In this asylum, your mind plays tricks on you all the time…
Delia’s new house isn’t just a house. Long ago, it was the Piven Institute for the Care and Correction of Troubled Females—an insane asylum nicknamed “Hysteria Hall.” However, many of the inmates were not insane, just defiant and strong willed. Kind of like Delia herself.
But the house still wants to keep “troubled” girls locked away. So, in the most horrifying way, Delia gets trapped.
And that’s when she learns that the house is also haunted.
Ghost girls wander the halls in their old-fashioned nightgowns. A handsome ghost boy named Theo roams the grounds. Delia finds that all the spirits are unsettled and full of dark secrets. The house, as well, harbors shocking truths within its walls—truths that only Delia can uncover, and that may set her free.

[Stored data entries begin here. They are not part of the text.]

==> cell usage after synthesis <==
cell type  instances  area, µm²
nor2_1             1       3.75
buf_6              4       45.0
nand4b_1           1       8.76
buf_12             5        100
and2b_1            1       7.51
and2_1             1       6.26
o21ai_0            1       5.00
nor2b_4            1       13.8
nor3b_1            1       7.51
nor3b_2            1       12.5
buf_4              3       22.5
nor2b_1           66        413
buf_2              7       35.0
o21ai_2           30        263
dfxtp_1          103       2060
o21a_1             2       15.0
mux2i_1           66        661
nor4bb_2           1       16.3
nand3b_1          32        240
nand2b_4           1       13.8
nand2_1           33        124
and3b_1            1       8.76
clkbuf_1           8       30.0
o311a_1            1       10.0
**config.mk**
```make
export PLATFORM = sky130hd
export DESIGN_NAME = cordic_sincos
export DESIGN_NICKNAME = d
export VERILOG_FILES = /design/src/rtl/cordic_pkg.sv /design/src/rtl/cordic_range_fold.sv /design/src/rtl/cordic_micro_rot.sv /design/src/rtl/cordic_sincos.sv
export SDC_FILE = /design/constraint.sdc
export NUM_CORES = 1
export LEC_CHECK = 0
export ABC_AREA = 1
export CELL_PAD_IN_SITES_DETAIL_PLACEMENT = 2
export CELL_PAD_IN_SITES_GLOBAL_PLACEMENT = 2
export CORE_UTILIZATION = 34
export CTS_BUF_LIST = sky130_fd_sc_hd__clkbuf_8
export CTS_CLUSTER_SIZE = 12
export DETAILED_ROUTE_END_ITERATION = 7
export GPL_ROUTABILITY_DRIVEN = 0
export PLACE_DENSITY_LB_ADDON = 0.25
export SYNTH_ARGS = -nofsm -noshare
export SYNTH_HDL_FRONTEND = slang
export SYNTH_SLANG_ARGS = --single-unit
```
**constraint.sdc**
```tcl
create_clock -name clk -period 5.2 [get_ports clk]
set_input_delay 0.52 -clock clk [delete_from_list [all_inputs] [get_ports clk]]
set_output_delay 0.52 -clock clk [all_outputs]
set_load 0.02 [all_outputs]
```
**src/rtl/cordic_pkg.sv**
```systemverilog
package cordic_pkg;

  localparam int FRAC_BITS = 16;

  typedef enum logic [1:0] {
    ST_IDLE = 2'd0,
    ST_FOLD = 2'd1,
    ST_ROT  = 2'd2,
    ST_FIN  = 2'd3
  } cordic_state_e;

  // Arctangent of 2^-k in degrees, 16 fractional bits.
  function automatic int atan_deg_q16(input int k);
    case (k)
      0:  return 2949120;
      1:  return 1740967;
      2:  return 919879;
      3:  return 466945;
      4:  return 234379;
      5:  return 117304;
      6:  return 58666;
      7:  return 29335;
      8:  return 14668;
      9:  return 7334;
      10: return 3667;
      11: return 1833;
      12: return 917;
      13: return 458;
      14: return 229;
      15: return 115;
      16: return 57;
      17: return 29;
      default: return 0;
    endcase
  endfunction

endpackage

```
**src/rtl/cordic_range_fold.sv**
```systemverilog
module cordic_range_fold #(
  parameter int ANG_W  = 32,
  parameter int FRAC_W = 16
) (
  input  logic                    clk,
  input  logic                    rst,
  input  logic                    load,
  input  logic signed [ANG_W-1:0] angle_in,
  output logic                    in_range,
  output logic signed [ANG_W-1:0] folded,
  output logic                    negate
);
  localparam logic signed [ANG_W-1:0] D90  = ANG_W'(90  * (1 << FRAC_W));
  localparam logic signed [ANG_W-1:0] D180 = ANG_W'(180 * (1 << FRAC_W));
  localparam logic signed [ANG_W-1:0] D360 = ANG_W'(360 * (1 << FRAC_W));

  logic signed [ANG_W-1:0] theta;
  logic                    above, below;

  assign above    = theta > D180;
  assign below    = theta < -D180;
  assign in_range = !above && !below;

  // One whole-turn step per cycle until the angle sits in [-180, +180].
  always_ff @(posedge clk) begin
    if (rst) begin
      theta <= '0;
    end else if (load) begin
      theta <= angle_in;
    end else if (above) begin
      theta <= theta - D360;
    end else if (below) begin
      theta <= theta + D360;
    end
  end

  // Quarter-turn fold with output sign flag.
  always_comb begin
    folded = theta;
    negate = 1'b0;
    if (theta > D90) begin
      folded = theta - D180;
      negate = 1'b1;
    end else if (theta < -D90) begin
      folded = theta + D180;
      negate = 1'b1;
    end
  end

endmodule

```
**src/rtl/cordic_micro_rot.sv**
```systemverilog
module cordic_micro_rot #(
  parameter int DAT_W = 32,
  parameter int ANG_W = 32,
  parameter int SH_W  = 5
) (
  input  logic signed [DAT_W-1:0] x_in,
  input  logic signed [DAT_W-1:0] y_in,
  input  logic signed [ANG_W-1:0] acc_in,
  input  logic signed [ANG_W-1:0] target,
  input  logic signed [ANG_W-1:0] step_ang,
  input  logic        [SH_W-1:0]  shift,
  output logic signed [DAT_W-1:0] x_out,
  output logic signed [DAT_W-1:0] y_out,
  output logic signed [ANG_W-1:0] acc_out
);
  logic signed [DAT_W-1:0] x_sh, y_sh;
  logic                    ccw;

  assign x_sh = x_in >>> shift;
  assign y_sh = y_in >>> shift;
  assign ccw  = target > acc_in;

  always_comb begin
    if (ccw) begin
      x_out   = x_in - y_sh;
      y_out   = y_in + x_sh;
      acc_out = acc_in + step_ang;
    end else begin
      x_out   = x_in + y_sh;
      y_out   = y_in - x_sh;
      acc_out = acc_in - step_ang;
    end
  end

endmodule

```
**src/rtl/cordic_sincos.sv**
```systemverilog
module cordic_sincos #(
  parameter int ANG_W  = 32,
  parameter int DAT_W  = 32,
  parameter int N_ITER = 18,
  parameter int INIT_X = 39797
) (
  input  logic                    clk,
  input  logic                    rst,
  input  logic                    start,
  input  logic signed [ANG_W-1:0] angle,
  output logic                    busy,
  output logic                    done,
  output logic signed [DAT_W-1:0] cos_out,
  output logic signed [DAT_W-1:0] sin_out
);
  import cordic_pkg::*;

  localparam int CNT_W = (N_ITER > 1) ? $clog2(N_ITER) : 1;
  localparam logic [CNT_W-1:0] LAST = CNT_W'(N_ITER - 1);

  cordic_state_e state;

  logic signed [DAT_W-1:0] x_r, y_r, x_n, y_n;
  logic signed [ANG_W-1:0] acc_r, acc_n, tgt_r;
  logic                    neg_r;
  logic [CNT_W-1:0]        cnt;

  logic                    fold_ok, fold_neg;
  logic signed [ANG_W-1:0] fold_ang;
  logic signed [ANG_W-1:0] atan_rom [N_ITER];
  logic signed [ANG_W-1:0] atan_cur;

  genvar k;
  generate
    for (k = 0; k < N_ITER; k++) begin : g_atan
      assign atan_rom[k] = ANG_W'(atan_deg_q16(k));
    end
  endgenerate

  assign atan_cur = atan_rom[cnt];

  cordic_range_fold #(
    .ANG_W (ANG_W),
    .FRAC_W(FRAC_BITS)
  ) u_fold (
    .clk     (clk),
    .rst     (rst),
    .load    (state == ST_IDLE && start),
    .angle_in(angle),
    .in_range(fold_ok),
    .folded  (fold_ang),
    .negate  (fold_neg)
  );

  cordic_micro_rot #(
    .DAT_W(DAT_W),
    .ANG_W(ANG_W),
    .SH_W (CNT_W)
  ) u_rot (
    .x_in    (x_r),
    .y_in    (y_r),
    .acc_in  (acc_r),
    .target  (tgt_r),
    .step_ang(atan_cur),
    .shift   (cnt),
    .x_out   (x_n),
    .y_out   (y_n),
    .acc_out (acc_n)
  );

  always_ff @(posedge clk) begin
    if (rst) begin
      state   <= ST_IDLE;
      x_r     <= '0;
      y_r     <= '0;
      acc_r   <= '0;
      tgt_r   <= '0;
      neg_r   <= 1'b0;
      cnt     <= '0;
      done    <= 1'b0;
      cos_out <= '0;
      sin_out <= '0;
    end else begin
      done <= 1'b0;
      case (state)
        ST_IDLE: begin
          if (start) state <= ST_FOLD;
        end
        ST_FOLD: begin
          if (fold_ok) begin
            x_r   <= DAT_W'(INIT_X);
            y_r   <= '0;
            acc_r <= '0;
            tgt_r <= fold_ang;
            neg_r <= fold_neg;
            cnt   <= '0;
            state <= ST_ROT;
          end
        end
        ST_ROT: begin
          x_r   <= x_n;
          y_r   <= y_n;
          acc_r <= acc_n;
          cnt   <= cnt + 1'b1;
          if (cnt == LAST) state <= ST_FIN;
        end
        ST_FIN: begin
          cos_out <= neg_r ? -x_r : x_r;
          sin_out <= neg_r ? -y_r : y_r;
          done    <= 1'b1;
          state   <= ST_IDLE;
        end
        default: state <= ST_IDLE;
      endcase
    end
  end

  assign busy = (state != ST_IDLE);

endmodule

```
==> qor.yml <==
cells_and_area:
  areaGrowthSynthToFinish_pct: 16.3
  final_core_util_pct: 40.0
  nets: 3959
  drive_above_1_share_pct: 8.20
grt:
  grt_use_total_pct: 29.9
  grt_pass1_wl_um: 159000
  overflow: 0
  grt_start_max_net_pins: 89
  antenna_found_initial: 2
  grt_pass1_vias: 28400
logic_synthesis:
  syn_inst: 3652
  synth_warnings: 0
  ys_seq_area_share_pct: 21.0
  synth.area.top_cells: "dfxtp_1 21%, nand2_1 15%, ha_1 9.1%"
  ys_types: 61
  synth_ff_type: "dfxtp_1"
  yosysTopAreaCellShare_pct: 21.0
  async_flop_share_pct: 0
  syn_nets: 3852
  syn_area_mm2: 0.0222
  yosys.area.top_type: "dfxtp_1"
  synth_edf_count: 0
  ys_ff_latch: 233
  syn_area_per_cell_um2: 6.08
timing:
  final_hold_viol_count: 0
  rsz0062_at_grt: "yes"
  finalSetupViolCount: 0
  tightestPinTransition_ns: 1.02
  maxSlewHeadroom_pct: 31.3
  post-route-min-period_ns: 5.04
  fin_crit_sh_pct: 96.8
  skew_ns: 0.0238
  max_freq_ghz: 0.199
  maxSlewViolCount: 0
drt:
  routed_wirelength_um: 103000
  dr.pass1.iters: 5
  viasPerCell: 5.64
  detail-route-antenna-nets: 0
  drt_iter0_drc: 1252
  drc: 0
  vias: 26200
  routedWlPerCell_um: 22.2
setup_path:
  cp-end-kind: "register"
  crit_arrival_ns: 5.55
  cp-start-kind: "register"
  crit_top_cell: "nand2_1"
  cp_slowest_stage_delay_ns: 0.42
  rrSetupSlack_ns: 0.16
  crit_slowest_cell: "dfxtp_4"
  critPathMaxFanout: 31
  cp.required_ns: 5.71
  crit_type: "reg2reg"
die:
  io_pins: 101
  die_h_um: 257
  start_util_pct: 34.4
  die_w_um: 257
  die_area_mm2: 0.0663
  coreArea_mm2: 0.0645
  fp-row-count: 93
clocking:
  cts_sinks: 233
  cts_root_buffer: "clkbuf_8"
  cts_tree: "built"
  cts_buffer_depth: 3
  path_clk_slew_ns: 0.06
  hold_buffers: 0
  h-tree-depth: 2
  clk_latency_ns: 0.66
  cts_buffers: 47
run:
  cap_viol_max_count: 0
status:
  status: "finished, final reports clean"
hold_path:
  hp-class: "in2reg"
placed_design:
  dp_hpwl_um: 78600
  io_buffers: 100
-- repair_timing --
item | in CTS | in global routing
buffers inserted | 0 | 3
pin swaps | 0 | 6
resized for setup | 7 | 60
gates cloned | 0 | 3
setup endpoints to repair | 14 | 52
endpoints found under the hold margin | 0 | 0
-- state kept, by name, summed over array words and instances, names as in the netlist --
name	count
acc_r	32
cos_out	32
sin_out	32
tgt_r	32
u_fold.theta	32
x_r	32
y_r	32
cnt	5
state	2
done	1
neg_r	1
-- Yosys cell counts, types with 4 or more instances --
library cell and instances:
buf_6 17, fa_1 4, nor2_2 8, clkbuf_1 93, o211ai_1 15, o21a_1 15, buf_1 14, ha_1 161
nor2_4 6, o21ai_1 6, nor4_1 22, nor3_1 44, buf_2 38, dfxtp_1 233, or2_2 18, o21ai_0 315
a221oi_1 7, nor2_1 374, a21oi_1 362, clkinv_1 6, xnor2_1 46, nand3_2 8, o21bai_1 12, inv_1 315
xor2_1 94, a211oi_1 8, a21o_1 18, nand2_2 7, o221ai_1 11, nand4_1 33, nand2_1 910, nand3b_1 5
a21boi_0 4, nand3_1 343, inv_2 10, o22ai_1 9, a31oi_1 26
-- worst max-delay path, delay by kind of cell, from the launching register on --
kind	cells	cell delay, ns
XOR/XNOR	1	0.20
buffers and inverters	2	0.40
AO/OA/AOI/OAI	4	0.49
AND/OR/NAND/NOR	19	2.94
flip-flops	1	0.42
adder cells (fa/ha/maj)	1	0.41
-- final timing paths --
check / startpoint / end / cells past startpoint
max: cnt[0]$_SDFFE_PP0P_ / y_r[30]$_SDFFE_PP0P_ / 27
min: rst / done$_SDFF_PP0_ / 2
max reg2reg: cnt[0]$_SDFFE_PP0P_ / y_r[30]$_SDFFE_PP0P_ / 27
min reg2reg: sin_out[17]$_SDFFE_PP0P_ / sin_out[17]$_SDFFE_PP0P_ / 2
-- logic make-up (layout without fill, tap and decap cells) --
logic type | Yosys count | after routing | synth area share, %
mux | 2 | 2 | 0.0902
fa+ha+maj | 165 | 165 | 9.44
simple gates | 1785 | 1785 | 34.1
buf+inv | 498 | 638 | 9.33
flops | 233 | 233 | 21.0
xor+xnor | 140 | 140 | 5.53
compound gates | 829 | 829 | 20.5
other cells | 0 | 1 | 0
-- final cells by class --
type / instances / area [um^2]
multi-input cells: 2921 / 15700
flip-flops and latches: 233 / 4680
diodes: 1 / 2.50
well taps: 855 / 1070
fillers: 8032 / 38700
repair buffers: 222 / 2090
clock inverters: 24 / 223
inverters: 332 / 1260
clock buffers: 58 / 798
repair inverters: 2 / 17.5
-- per-layer routing --
metal | GRT usage, % | vias to the layer above | share of wire [%]
li1 | - | 12400 | -
met1 | 38.0 | 13100 | 45
met2 | 52.0 | 546 | 48
met3 | 3.59 | 163 | 4.1
met4 | 9.65 | 0 | 2.9
met5 | 0 | - | 0
-- placed cells by master, fill, tap and decap left out, types with 18 or more instances in the layout --
cell	instances
nor3_1	38
or2_2	18
o21ai_1	19
nand4_1	33
clkbuf_8	58
xor2_1	93
a31oi_1	25
xnor2_1	45
nor2_1	372
a21oi_1	356
ha_1	159
nand3_1	340
buf_4	109
o21ai_0	298
clkdlybuf4s50_1	99
nor4_1	21
a21o_1	18
inv_1	324
dfxtp_1	227
nand2_1	906
-- per-stage QoR --
step | area (um^2) | worst slack (ns) | hold WS (ns) | setup TNS, ns | std cells
final | 25800 | 0.164 | 0.328 | 0 | 4648
after detailed placement | 24500 | -0.0508 | 0.469 | -0.165 | 4559
after floorplan | 22200 | 0.921 | 0.433 | 0 | 3652
after global routing | 25800 | -0.0481 | 0.344 | -0.192 | 4648
after CTS | 25500 | 0.00470 | 0.316 | 0 | 4641
after global placement | 24500 | 0.108 | 0.452 | 0 | 4559
Power is not shown: default switching activity piles up to over one toggle a cycle in this logic, so the estimate is an artifact.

But she’ll need to act quickly, before the house’s power overtakes everything she loves.
From master of suspense Katie Alender comes a riveting tale of twisted memories and betrayals, and the meaning of madness.
It’s unusual for me to hand out a 5 star rating this early in the year. I waffled about perhaps giving this a 4 star rating but the single, tiny problem I have with the book is hardly worth dropping the rating. I won a copy of The Dead Girls of Hysteria Hall by Katie Alender during a Thanksgiving giveaway. It took a while to arrive and then I put it aside for other books. I wish I hadn’t. I ended up loving it completely. I’ve always toyed with the idea of a ghost story told from the view point of the ghost and I guess Alender beat me to the punch.
I’ve read through some other reviews of The Dead Girls of Hysteria Hall and the main complaint I see is that is wasn’t spooky or scary enough. While I did find this to be true, it didn’t detract from the book for me. I love the paranormal. Seeing a ghost story from the other end was more than entertaining enough for me, even without a high creep factor. I found it fascinating reading about Delia’s experiences as a newly made ghost. Some might find this part slow or uninteresting as Delia learns the rules of her new existence, like walking through walls and picking things up, but I loved it. I found the details of the other occupants of Hysteria Hall incredible and while I could see how things would end, it made sense and felt right. It was everything I wanted out of a ghost story.
I loved the characters. All the ghosts stuck in the hall were fascinating and I felt like Delia and her family were real and solid. (I made a pun!) People who enjoy family angst in their books will like this. Those who are interested in unconventional ghost stories will like this. Those looking for a new take on ghost stories will like this. This isn’t a horror book, even with the ghostly theme. There aren’t enough chills and thrills for that. The Dead Girls of Hysteria Hall by Katie Alender is, however, thoroughly entertaining. My single, tiny problem with it is the so-called romance angle. Theo is stuck outside the hall and he and Delia spend one day together but that is apparently enough for him to kiss her and profess his feelings before the ending. It just felt unnecessary and sort of tacked on there because, obviously, it’s not a proper young adult book without some teenage romance. (eye roll) That was my only gripe.